In summary, this work is the first to develop and verify a novel prognostic risk model for HCC patients according to the PRGs. Meanwhile, we conducted functional verification on PRKCD, which was most closely correlated with platelets in the risk model. The results showed that PRKCD not only modulated the malignant behaviors of tumor cells but also participated in the regulation of platelet activation, indicating that PRKCD acted as a key mediator in the cross-talk between HCC cells and platelets, and targeting PRKCD might be a hopeful intervention mean for the treatment of HCC. Nevertheless, there are still many deficiencies and limitations in our research. First, our study established a platelet-related risk signature for the prognosis evaluation of HCC patients, despite we validated our prognostic model both in the GSE14520 as well as ICGC-LIRI cohorts, massive integral HCC patient data remain needed to further confirm its applicability in clinical practice. Second, in our in vitro validation section, we only knocked down the expression of PRKCD in HCC cells to verify its biological functions but did not verify its overexpression. This was because we observed that platelet stimulation could raise the expression of PRKCD, thus we chose to down-regulate its expression level and performed a rescue experiment by adding exogenous platelets, which was also convincing to an extent. Next, we demonstrated that PRKCD reduction could suppress the activation of platelets only through the flow cytometric analysis, while the underlying mechanism was not discussed in depth, and further research was needed to investigate this. Finally, we have verified our findings through in vitro experiments, while the corresponding in vivo study is still insufficient, which is the drawback of this research and is also what we need to improve in our future work.

Conclusion

In brief, this work reveals a novel platelet-related risk signature for prognostic evaluation of HCC patients and confirms that PRKCD is a key messenger in the interaction between HCC cells and platelets, which plays a crucial role in mediating platelet-induced tumor progression.
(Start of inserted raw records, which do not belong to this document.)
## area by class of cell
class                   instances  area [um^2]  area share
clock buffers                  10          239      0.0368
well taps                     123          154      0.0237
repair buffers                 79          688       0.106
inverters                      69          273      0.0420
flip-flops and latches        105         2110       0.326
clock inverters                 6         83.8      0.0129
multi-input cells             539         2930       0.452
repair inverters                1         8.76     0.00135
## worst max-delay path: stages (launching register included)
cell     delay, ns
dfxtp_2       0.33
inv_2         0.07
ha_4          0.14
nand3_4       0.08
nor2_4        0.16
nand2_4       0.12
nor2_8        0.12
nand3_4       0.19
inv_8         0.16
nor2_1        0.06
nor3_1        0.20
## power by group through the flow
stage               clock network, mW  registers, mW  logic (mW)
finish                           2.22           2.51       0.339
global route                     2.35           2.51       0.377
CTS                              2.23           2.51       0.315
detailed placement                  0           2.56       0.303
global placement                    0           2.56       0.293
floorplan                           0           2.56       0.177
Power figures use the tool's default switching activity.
==> src/rtl/mac_carry_chain.sv <==
// Word-serial (carry, z_j) = x_i*y_j + z_j + carry stage behind the fixed-latency multiplier.
// state  | meaning: S_IDLE = waiting for a row sop; S_ROW = inside a row, cnt_q words accepted.
module mac_carry_chain #(
  parameter int MUL_LATENCY = 5,
  parameter int ROW_WORDS   = 128
) (
  input  logic               clk,
  input  logic               rst,
  mac_carry_chain_if.slave   bus
);

  localparam int CW = $clog2(ROW_WORDS + 1);
  localparam logic [CW-1:0] LAST_POS = CW'(ROW_WORDS);

  typedef enum logic [0:0] {S_IDLE, S_ROW} state_t;

  state_t state_q, state_d;

  logic [MUL_LATENCY-1:0]        dv_q, dv_d;
  logic [MUL_LATENCY-1:0]        dsop_q, dsop_d;
  logic [MUL_LATENCY-1:0]        deop_q, deop_d;
  logic [MUL_LATENCY-1:0][31:0]  dz_q, dz_d;

  logic [CW-1:0] cnt_q, cnt_d;
  logic [31:0]   carry_q, carry_d;
  logic          err_q, err_d;
  logic          out_valid_q, out_valid_d;
  logic          out_sop_q, out_sop_d;
  logic          out_eop_q, out_eop_d;
  logic [31:0]   z_out_q, z_out_d;
  logic          carry_valid_q, carry_valid_d;
  logic [31:0]   carry_out_q, carry_out_d;

  logic          d_valid, d_sop, d_eop;
  logic [31:0]   d_z;
  logic [63:0]   sum;
  logic [CW-1:0] pos;
  logic          accept;

  // Framing and z_j ride a shift line so they meet p exactly MUL_LATENCY cycles later.
  always_comb begin
    dv_d   = dv_q;
    dsop_d = dsop_q;
    deop_d = deop_q;
    dz_d   = dz_q;
    dv_d[0]   = bus.in_valid;
    dsop_d[0] = bus.in_sop;
    deop_d[0] = bus.in_eop;
    dz_d[0]   = bus.z_in;
    for (int i = 1; i < MUL_LATENCY; i++) begin
      dv_d[i]   = dv_q[i-1];
      dsop_d[i] = dsop_q[i-1];
      deop_d[i] = deop_q[i-1];
      dz_d[i]   = dz_q[i-1];
    end
  end

  assign d_valid = dv_q[MUL_LATENCY-1];
  assign d_sop   = dsop_q[MUL_LATENCY-1];
  assign d_eop   = deop_q[MUL_LATENCY-1];
  assign d_z     = dz_q[MUL_LATENCY-1];

  // Cannot overflow: (2^32-1)^2 + 2*(2^32-1) = 2^64-1.
  assign sum = bus.p + {32'h0, d_z} + {32'h0, (d_sop ? 32'h0 : carry_q)};
  assign pos = d_sop ? CW'(1) : cnt_q + CW'(1);

  always_comb begin
    state_d       = state_q;
    cnt_d         = cnt_q;
    carry_d       = carry_q;
    err_d         = err_q;
    out_valid_d   = 1'b0;
    out_sop_d     = 1'b0;
    out_eop_d     = 1'b0;
    carry_valid_d = 1'b0;
    z_out_d       = z_out_q;
    carry_out_d   = carry_out_q;
    accept        = 1'b0;

    if (d_valid) begin
      if (d_sop || (state_q == S_ROW)) begin
        accept = 1'b1;
      end else begin
        err_d = 1'b1;
      end
      if (d_sop && (state_q == S_ROW)) begin
        err_d = 1'b1;
      end
    end

    if (accept) begin
      out_valid_d = 1'b1;
      out_sop_d   = d_sop;
      out_eop_d   = d_eop;
      z_out_d     = sum[31:0];
      carry_d     = sum[63:32];
      if (d_eop) begin
        carry_out_d   = sum[63:32];
        carry_valid_d = 1'b1;
        state_d       = S_IDLE;
        cnt_d         = '0;
        if (pos != LAST_POS) begin
          err_d = 1'b1;
        end
      end else if (pos == LAST_POS) begin
        // Row is full but eop never came: drop the rest until the next sop.
        err_d   = 1'b1;
        state_d = S_IDLE;
        cnt_d   = '0;
      end else begin
        state_d = S_ROW;
        cnt_d   = pos;
      end
    end
  end

  always_ff @(posedge clk or posedge rst) begin
    if (rst) begin
      state_q       <= S_IDLE;
      dv_q          <= '0;
      dsop_q        <= '0;
      deop_q        <= '0;
      dz_q          <= '0;
      cnt_q         <= '0;
      carry_q       <= '0;
      err_q         <= 1'b0;
      out_valid_q   <= 1'b0;
      out_sop_q     <= 1'b0;
      out_eop_q     <= 1'b0;
      z_out_q       <= '0;
      carry_valid_q <= 1'b0;
      carry_out_q   <= '0;
    end else begin
      state_q       <= state_d;
      dv_q          <= dv_d;
      dsop_q        <= dsop_d;
      deop_q        <= deop_d;
      dz_q          <= dz_d;
      cnt_q         <= cnt_d;
      carry_q       <= carry_d;
      err_q         <= err_d;
      out_valid_q   <= out_valid_d;
      out_sop_q     <= out_sop_d;
      out_eop_q     <= out_eop_d;
      z_out_q       <= z_out_d;
      carry_valid_q <= carry_valid_d;
      carry_out_q   <= carry_out_d;
    end
  end

  assign bus.out_valid   = out_valid_q;
  assign bus.out_sop     = out_sop_q;
  assign bus.out_eop     = out_eop_q;
  assign bus.z_out       = z_out_q;
  assign bus.carry_valid = carry_valid_q;
  assign bus.carry_out   = carry_out_q;
  assign bus.err         = err_q;

endmodule

==> src/flat_wrapper.sv <==
// flat-port wrapper written by rule: the top's interface ports become plain ports
module mac_carry_chain_flat 
#(
  parameter int MUL_LATENCY = 5,
  parameter int ROW_WORDS   = 128
)
  (clk, rst, bus_in_valid, bus_in_sop, bus_in_eop, bus_z_in, bus_p, bus_out_valid, bus_out_sop, bus_out_eop, bus_z_out, bus_carry_valid, bus_carry_out, bus_err);
  mac_carry_chain_if bus_i ();
  input  logic clk;
  input  logic rst;
  input wire logic [$bits(bus_i.in_valid)-1:0] bus_in_valid;
  input wire logic [$bits(bus_i.in_sop)-1:0] bus_in_sop;
  input wire logic [$bits(bus_i.in_eop)-1:0] bus_in_eop;
  input wire logic [$bits(bus_i.z_in)-1:0] bus_z_in;
  input wire logic [$bits(bus_i.p)-1:0] bus_p;
  output wire logic [$bits(bus_i.out_valid)-1:0] bus_out_valid;
  output wire logic [$bits(bus_i.out_sop)-1:0] bus_out_sop;
  output wire logic [$bits(bus_i.out_eop)-1:0] bus_out_eop;
  output wire logic [$bits(bus_i.z_out)-1:0] bus_z_out;
  output wire logic [$bits(bus_i.carry_valid)-1:0] bus_carry_valid;
  output wire logic [$bits(bus_i.carry_out)-1:0] bus_carry_out;
  output wire logic [$bits(bus_i.err)-1:0] bus_err;
  assign bus_i.in_valid = bus_in_valid;
  assign bus_i.in_sop = bus_in_sop;
  assign bus_i.in_eop = bus_in_eop;
  assign bus_i.z_in = bus_z_in;
  assign bus_i.p = bus_p;
  assign bus_out_valid = bus_i.out_valid;
  assign bus_out_sop = bus_i.out_sop;
  assign bus_out_eop = bus_i.out_eop;
  assign bus_z_out = bus_i.z_out;
  assign bus_carry_valid = bus_i.carry_valid;
  assign bus_carry_out = bus_i.carry_out;
  assign bus_err = bus_i.err;
  mac_carry_chain #(.MUL_LATENCY(MUL_LATENCY), .ROW_WORDS(ROW_WORDS)) u_core (.clk(clk), .rst(rst), .bus(bus_i));
endmodule
**src/rtl/regfile_wb_arbiter.sv**
```systemverilog
// -----------------------------------------------------------------------------
// regfile_wb_arbiter
//
// Shares the register file's single write port between the in-order pipeline
// writeback stage (WB) and one multi-cycle unit (MC). WB has priority; MC
// results wait in a small FIFO and drain on cycles where WB does not need the
// port. If the queue sits undrained for MAX_WAIT cycles, a one-cycle pipeline
// stall (STARVE) is forced so the queue head is written.
//
// Ports
//   CLK            clock, all state updates on posedge
//   rst            synchronous reset, active-high
//   wb_valid/wb_rd/wb_data     WB stage register write request
//   mc_valid/mc_rd/mc_data     MC result offer, transferred on valid && ready
//   mc_ready       queue can accept (from registered occupancy only)
//   pipe_stall     registered; pipeline must hold its WB instruction
//   rf_write_en/rf_rd_sel/rf_write_data   register file write port (comb.)
//   q_count        registered number of queued MC results
// -----------------------------------------------------------------------------
module regfile_wb_arbiter #(
    parameter int WORD_SIZE  = 32,
    parameter int ADDR_LEN   = 5,
    parameter int FIFO_DEPTH = 2,
    parameter int MAX_WAIT   = 4
) (
    input  logic                                CLK,
    input  logic                                rst,
    input  logic                                wb_valid,
    input  logic [ADDR_LEN-1:0]                 wb_rd,
    input  logic [WORD_SIZE-1:0]                wb_data,
    input  logic                                mc_valid,
    output logic                                mc_ready,
    input  logic [ADDR_LEN-1:0]                 mc_rd,
    input  logic [WORD_SIZE-1:0]                mc_data,
    output logic                                pipe_stall,
    output logic                                rf_write_en,
    output logic [ADDR_LEN-1:0]                 rf_rd_sel,
    output logic [WORD_SIZE-1:0]                rf_write_data,
    output logic [$clog2(FIFO_DEPTH+1)-1:0]     q_count
);

    localparam int CNT_W  = $clog2(FIFO_DEPTH + 1);
    localparam int PTR_W  = (FIFO_DEPTH > 1) ? $clog2(FIFO_DEPTH) : 1;
    localparam int WAIT_W = $clog2(MAX_WAIT + 1);

    localparam logic [CNT_W-1:0]  CNT_FULL = CNT_W'(FIFO_DEPTH);
    localparam logic [CNT_W-1:0]  CNT_ONE  = CNT_W'(1);
    localparam logic [PTR_W-1:0]  PTR_LAST = PTR_W'(FIFO_DEPTH - 1);
    localparam logic [PTR_W-1:0]  PTR_ONE  = PTR_W'(1);
    localparam logic [WAIT_W-1:0] WAIT_MAX = WAIT_W'(MAX_WAIT);
    localparam logic [WAIT_W-1:0] WAIT_ONE = WAIT_W'(1);

    typedef enum logic [0:0] {
        ST_NORMAL = 1'b0,
        ST_STARVE = 1'b1
    } state_t;

    // Circular pointer advance; depth need not be a power of two.
    function automatic logic [PTR_W-1:0] ptr_inc(input logic [PTR_W-1:0] p);
        logic [PTR_W-1:0] n;
        if (p == PTR_LAST) begin
            n = {PTR_W{1'b0}};
        end else begin
            n = p + PTR_ONE;
        end
        return n;
    endfunction

    state_t                r_state;
    logic                  r_stall;
    logic [WAIT_W-1:0]     r_wait;
    logic [CNT_W-1:0]      r_count;
    logic [PTR_W-1:0]      r_head;
    logic [PTR_W-1:0]      r_tail;
    logic [ADDR_LEN-1:0]   r_q_rd   [FIFO_DEPTH];
    logic [WORD_SIZE-1:0]  r_q_data [FIFO_DEPTH];

    logic                  w_have;
    logic                  w_ready;
    logic                  w_push;
    logic                  w_wb_live;
    logic                  w_sel_wb;
    logic                  w_pop;
    logic [WAIT_W-1:0]     w_wait_next;
    logic                  w_go_starve;

    assign w_have    = (r_count != {CNT_W{1'b0}});
    assign w_ready   = (r_count < CNT_FULL);
    // Accepted results for x0 are acknowledged but never stored.
    assign w_push    = mc_valid && w_ready && (mc_rd != {ADDR_LEN{1'b0}});
    assign w_wb_live = wb_valid && !r_stall && (wb_rd != {ADDR_LEN{1'b0}});

    assign mc_ready   = w_ready;
    assign pipe_stall = r_stall;
    assign q_count    = r_count;

    // Port ownership: WB first in NORMAL, queue head otherwise or when starving.
    always_comb begin
        w_sel_wb = 1'b0;
        w_pop    = 1'b0;
        case (r_state)
            ST_NORMAL: begin
                if (w_wb_live) begin
                    w_sel_wb = 1'b1;
                end else if (w_have) begin
                    w_pop = 1'b1;
                end else begin
                    w_pop = 1'b0;
                end
            end
            ST_STARVE: begin
                if (w_have) begin
                    w_pop = 1'b1;
                end else begin
                    w_pop = 1'b0;
                end
            end
            default: begin
                w_sel_wb = 1'b0;
                w_pop    = 1'b0;
            end
        endcase
    end

    // Write port mux; idle port drives zeros, and reset suppresses any write.
    always_comb begin
        rf_write_en   = 1'b0;
        rf_rd_sel     = {ADDR_LEN{1'b0}};
        rf_write_data = {WORD_SIZE{1'b0}};
        if (rst) begin
            rf_write_en = 1'b0;
        end else if (w_sel_wb) begin
            rf_write_en   = 1'b1;
            rf_rd_sel     = wb_rd;
            rf_write_data = wb_data;
        end else if (w_pop) begin
            rf_write_en   = 1'b1;
            rf_rd_sel     = r_q_rd[r_head];
            rf_write_data = r_q_data[r_head];
        end else begin
            rf_write_en = 1'b0;
        end
    end

    // Starvation counter: counts NORMAL cycles where a non-empty queue is not popped.
    always_comb begin
        w_wait_next = {WAIT_W{1'b0}};
        if (r_state != ST_NORMAL) begin
            w_wait_next = {WAIT_W{1'b0}};
        end else if (!w_have || w_pop) begin
            w_wait_next = {WAIT_W{1'b0}};
        end else if (r_wait < WAIT_MAX) begin
            w_wait_next = r_wait + WAIT_ONE;
        end else begin
            w_wait_next = r_wait;
        end
    end

    // Reaching the limit this cycle makes the very next cycle a stall cycle.
    assign w_go_starve = (r_state == ST_NORMAL) && (w_wait_next == WAIT_MAX);

    // Arbitration FSM with registered stall output.
    always_ff @(posedge CLK) begin
        if (rst) begin
            r_state <= ST_NORMAL;
            r_stall <= 1'b0;
            r_wait  <= {WAIT_W{1'b0}};
        end else begin
            case (r_state)
                ST_NORMAL: begin
                    r_wait <= w_wait_next;
                    if (w_go_starve) begin
                        r_state <= ST_STARVE;
                        r_stall <= 1'b1;
                    end else begin
                        r_state <= ST_NORMAL;
                        r_stall <= 1'b0;
                    end
                end
                ST_STARVE: begin
                    r_state <= ST_NORMAL;
                    r_stall <= 1'b0;
                    r_wait  <= {WAIT_W{1'b0}};
                end
                default: begin
                    r_state <= ST_NORMAL;
                    r_stall <= 1'b0;
                    r_wait  <= {WAIT_W{1'b0}};
                end
            endcase
        end
    end

    // Queue pointers and occupancy; push and pop together leave the count alone.
    always_ff @(posedge CLK) begin
        if (rst) begin
            r_head  <= {PTR_W{1'b0}};
            r_tail  <= {PTR_W{1'b0}};
            r_count <= {CNT_W{1'b0}};
        end else begin
            if (w_push) begin
                r_tail <= ptr_inc(r_tail);
            end
            if (w_pop) begin
                r_head <= ptr_inc(r_head);
            end
            case ({w_push, w_pop})
                2'b10:   r_count <= r_count + CNT_ONE;
                2'b01:   r_count <= r_count - CNT_ONE;
                default: r_count <= r_count;
            endcase
        end
    end

    // Queue storage; contents are don't-care while the slot is not occupied.
    always_ff @(posedge CLK) begin
        if (w_push && !rst) begin
            r_q_rd[r_tail]   <= mc_rd;
            r_q_data[r_tail] <= mc_data;
        end
    end

endmodule
```
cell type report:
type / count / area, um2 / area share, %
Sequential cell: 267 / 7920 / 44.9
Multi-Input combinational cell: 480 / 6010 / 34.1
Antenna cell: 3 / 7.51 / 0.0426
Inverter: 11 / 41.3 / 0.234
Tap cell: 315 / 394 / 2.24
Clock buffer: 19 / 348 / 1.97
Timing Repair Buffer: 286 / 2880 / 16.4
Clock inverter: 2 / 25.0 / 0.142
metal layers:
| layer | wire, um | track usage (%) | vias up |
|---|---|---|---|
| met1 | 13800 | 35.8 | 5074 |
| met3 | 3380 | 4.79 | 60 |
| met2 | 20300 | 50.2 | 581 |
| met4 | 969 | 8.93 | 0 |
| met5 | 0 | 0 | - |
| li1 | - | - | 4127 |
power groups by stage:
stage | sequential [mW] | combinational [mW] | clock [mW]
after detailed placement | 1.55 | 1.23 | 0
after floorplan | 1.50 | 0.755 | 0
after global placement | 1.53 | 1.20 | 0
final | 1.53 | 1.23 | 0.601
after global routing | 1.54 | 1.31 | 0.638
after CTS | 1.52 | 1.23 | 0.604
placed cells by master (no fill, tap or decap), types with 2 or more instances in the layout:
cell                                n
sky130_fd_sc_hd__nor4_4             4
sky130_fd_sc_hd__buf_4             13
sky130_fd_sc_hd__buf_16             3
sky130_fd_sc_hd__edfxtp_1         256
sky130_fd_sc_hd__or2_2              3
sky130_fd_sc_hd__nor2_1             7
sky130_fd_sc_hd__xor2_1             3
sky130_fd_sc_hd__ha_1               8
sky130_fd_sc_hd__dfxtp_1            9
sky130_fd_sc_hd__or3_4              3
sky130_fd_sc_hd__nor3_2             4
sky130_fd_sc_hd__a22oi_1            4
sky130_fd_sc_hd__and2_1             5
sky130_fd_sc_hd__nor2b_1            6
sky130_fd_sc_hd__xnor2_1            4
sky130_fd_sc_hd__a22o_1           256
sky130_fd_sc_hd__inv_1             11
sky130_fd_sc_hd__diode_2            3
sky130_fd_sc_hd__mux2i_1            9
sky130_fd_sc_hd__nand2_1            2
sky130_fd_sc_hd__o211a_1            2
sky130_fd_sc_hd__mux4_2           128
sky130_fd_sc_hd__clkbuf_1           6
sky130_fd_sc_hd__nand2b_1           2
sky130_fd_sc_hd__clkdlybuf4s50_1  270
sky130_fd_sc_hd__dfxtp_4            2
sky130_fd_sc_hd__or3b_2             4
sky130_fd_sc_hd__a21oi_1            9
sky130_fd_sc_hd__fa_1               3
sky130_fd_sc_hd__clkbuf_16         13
<file path="src/rtl/vend_ctrl_multi.sv">
// Multi-product coin vending controller: accumulates credit, vends one-hot
// selections at per-product prices, tracks stock, returns change on vend or cancel.
module vend_ctrl_multi #(
  parameter int N_PROD     = 6,
  parameter int CREDIT_W   = 8,
  parameter int STOCK_W    = 3,
  parameter int STOCK_INIT = 5,
  parameter logic [N_PROD*CREDIT_W-1:0] PRICES = {8'd45, 8'd40, 8'd35, 8'd25, 8'd20, 8'd10}
) (
  input  logic                        clk,
  input  logic                        rst,
  input  logic                        coin_valid,
  input  logic [CREDIT_W-1:0]         coin_value,
  input  logic [N_PROD-1:0]           sel,
  input  logic                        cancel,
  input  logic                        refill,
  output logic [N_PROD-1:0]           led,
  output logic [N_PROD-1:0]           vend,
  output logic                        change_valid,
  output logic [CREDIT_W-1:0]         change,
  output logic [CREDIT_W-1:0]         credit,
  output logic [N_PROD*STOCK_W-1:0]   stock,
  output logic                        coin_reject,
  output logic                        sel_err,
  output logic                        busy
);

  typedef enum logic [1:0] {S_IDLE, S_CREDIT, S_VEND, S_CHANGE} state_t;

  localparam logic [STOCK_W-1:0] STOCK_LOAD = STOCK_W'(STOCK_INIT);

  state_t                r_state;
  state_t                w_state_next;
  logic [CREDIT_W-1:0]   r_credit;
  logic [STOCK_W-1:0]    r_stock [N_PROD];
  logic [N_PROD-1:0]     r_vend_sel;
  logic                  r_coin_reject;
  logic                  r_sel_err;

  logic [CREDIT_W-1:0]   w_price [N_PROD];
  logic [N_PROD-1:0]     w_can;
  logic [CREDIT_W-1:0]   w_price_sel;
  logic [CREDIT_W:0]     w_sum;
  logic                  w_active;
  logic                  w_onehot;
  logic                  w_accept;
  logic                  w_sel_bad;
  logic                  w_coin_take;
  logic                  w_coin_rej;
  logic                  w_refill;

  generate
    for (genvar gi = 0; gi < N_PROD; gi++) begin : g_chan
      assign w_price[gi] = PRICES[gi*CREDIT_W +: CREDIT_W];
      assign w_can[gi]   = (r_credit >= w_price[gi]) && (r_stock[gi] != '0);
      assign stock[gi*STOCK_W +: STOCK_W] = r_stock[gi];
    end
  endgenerate

  assign w_active = (r_state == S_IDLE) || (r_state == S_CREDIT);
  assign w_onehot = (sel != '0) && ((sel & (sel - N_PROD'(1))) == '0);
  assign w_sum    = {1'b0, r_credit} + {1'b0, coin_value};

  // cancel outranks sel, and either one claims the cycle so a coin alongside is refused
  assign w_accept    = w_active && !cancel && w_onehot && ((sel & w_can) != '0);
  assign w_sel_bad   = w_active && !cancel && (sel != '0) && !w_accept;
  assign w_coin_take = coin_valid && w_active && !cancel && !w_accept && !w_sum[CREDIT_W];
  assign w_coin_rej  = coin_valid && !w_coin_take;
  assign w_refill    = refill && w_active && !w_accept;

  always_comb begin
    w_price_sel = '0;
    for (int i = 0; i < N_PROD; i++) begin
      if (sel[i]) w_price_sel = w_price_sel | w_price[i];
    end
  end

  always_ff @(posedge clk) begin
    if (rst) r_state <= S_IDLE;
    else     r_state <= w_state_next;
  end

  always_comb begin
    w_state_next = r_state;
    case (r_state)
      S_IDLE, S_CREDIT: begin
        if (cancel) begin
          if (r_state == S_CREDIT) w_state_next = S_CHANGE;
        end else if (w_accept) begin
          w_state_next = S_VEND;
        end else if (w_coin_take && (w_sum[CREDIT_W-1:0] != '0)) begin
          w_state_next = S_CREDIT;
        end
      end
      S_VEND:   w_state_next = (r_credit != '0) ? S_CHANGE : S_IDLE;
      S_CHANGE: w_state_next = S_IDLE;
      default:  w_state_next = S_IDLE;
    endcase
  end

  always_comb begin
    vend         = (r_state == S_VEND) ? r_vend_sel : '0;
    change_valid = (r_state == S_CHANGE);
    change       = (r_state == S_CHANGE) ? r_credit : '0;
    busy         = (r_state == S_VEND) || (r_state == S_CHANGE);
    led          = w_active ? w_can : '0;
    credit       = r_credit;
    coin_reject  = r_coin_reject;
    sel_err      = r_sel_err;
  end

  always_ff @(posedge clk) begin
    if (rst) begin
      r_credit      <= '0;
      r_vend_sel    <= '0;
      r_coin_reject <= 1'b0;
      r_sel_err     <= 1'b0;
      for (int i = 0; i < N_PROD; i++) r_stock[i] <= STOCK_LOAD;
    end else begin
      r_coin_reject <= w_coin_rej;
      r_sel_err     <= w_sel_bad;
      if (w_accept) r_vend_sel <= sel;
      if (r_state == S_CHANGE)  r_credit <= '0;
      else if (w_accept)        r_credit <= r_credit - w_price_sel;
      else if (w_coin_take)     r_credit <= w_sum[CREDIT_W-1:0];
      // accept implies the chosen channel is non-empty, so the decrement cannot wrap
      for (int i = 0; i < N_PROD; i++) begin
        if (w_refill)                r_stock[i] <= STOCK_LOAD;
        else if (w_accept && sel[i]) r_stock[i] <= r_stock[i] - STOCK_W'(1);
      end
    end
  end

endmodule
</file>
### config.mk
export PLATFORM = sky130hd
export DESIGN_NAME = instr_fetch_decode_flat
export DESIGN_NICKNAME = d
export VERILOG_FILES = /design/src/rtl/instr_fetch_decode_if.sv /design/src/rtl/instr_fetch_decode.sv /design/src/flat_wrapper.sv
export SDC_FILE = /design/constraint.sdc
export NUM_CORES = 1
export LEC_CHECK = 0
export CAP_MARGIN = 40
export CORE_MARGIN = 1
export CORE_UTILIZATION = 45
export CTS_BUF_LIST = sky130_fd_sc_hd__clkbuf_4 sky130_fd_sc_hd__clkbuf_8
export DETAILED_ROUTE_END_ITERATION = 6
export PLACE_DENSITY = 0.95
export SLEW_MARGIN = 40
export SYNTH_ARGS = -nofsm -noshare
export SYNTH_HDL_FRONTEND = slang
export SYNTH_SLANG_ARGS = --single-unit
### constraint.sdc
create_clock -name Clk -period 2.4 [get_ports Clk]
set_input_delay 0.48 -clock Clk [delete_from_list [all_inputs] [get_ports Clk]]
set_output_delay 0.48 -clock Clk [all_outputs]
set_load 0.02 [all_outputs]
This thesis may strengthen our cognition of platelets in the tumor microenvironment of HCC and open up novel horizons for further exploration of valuable, potential therapeutic strategies for HCC.

Supplementary Information

12575_2022_185_MOESM1_ESM.tif (4.3MB, tif)

Additional file 1: Figure S1. Lasso cox regression analysis was conducted to establish a prognostic signature including 12 platelet-related genes (optimum λ = 12).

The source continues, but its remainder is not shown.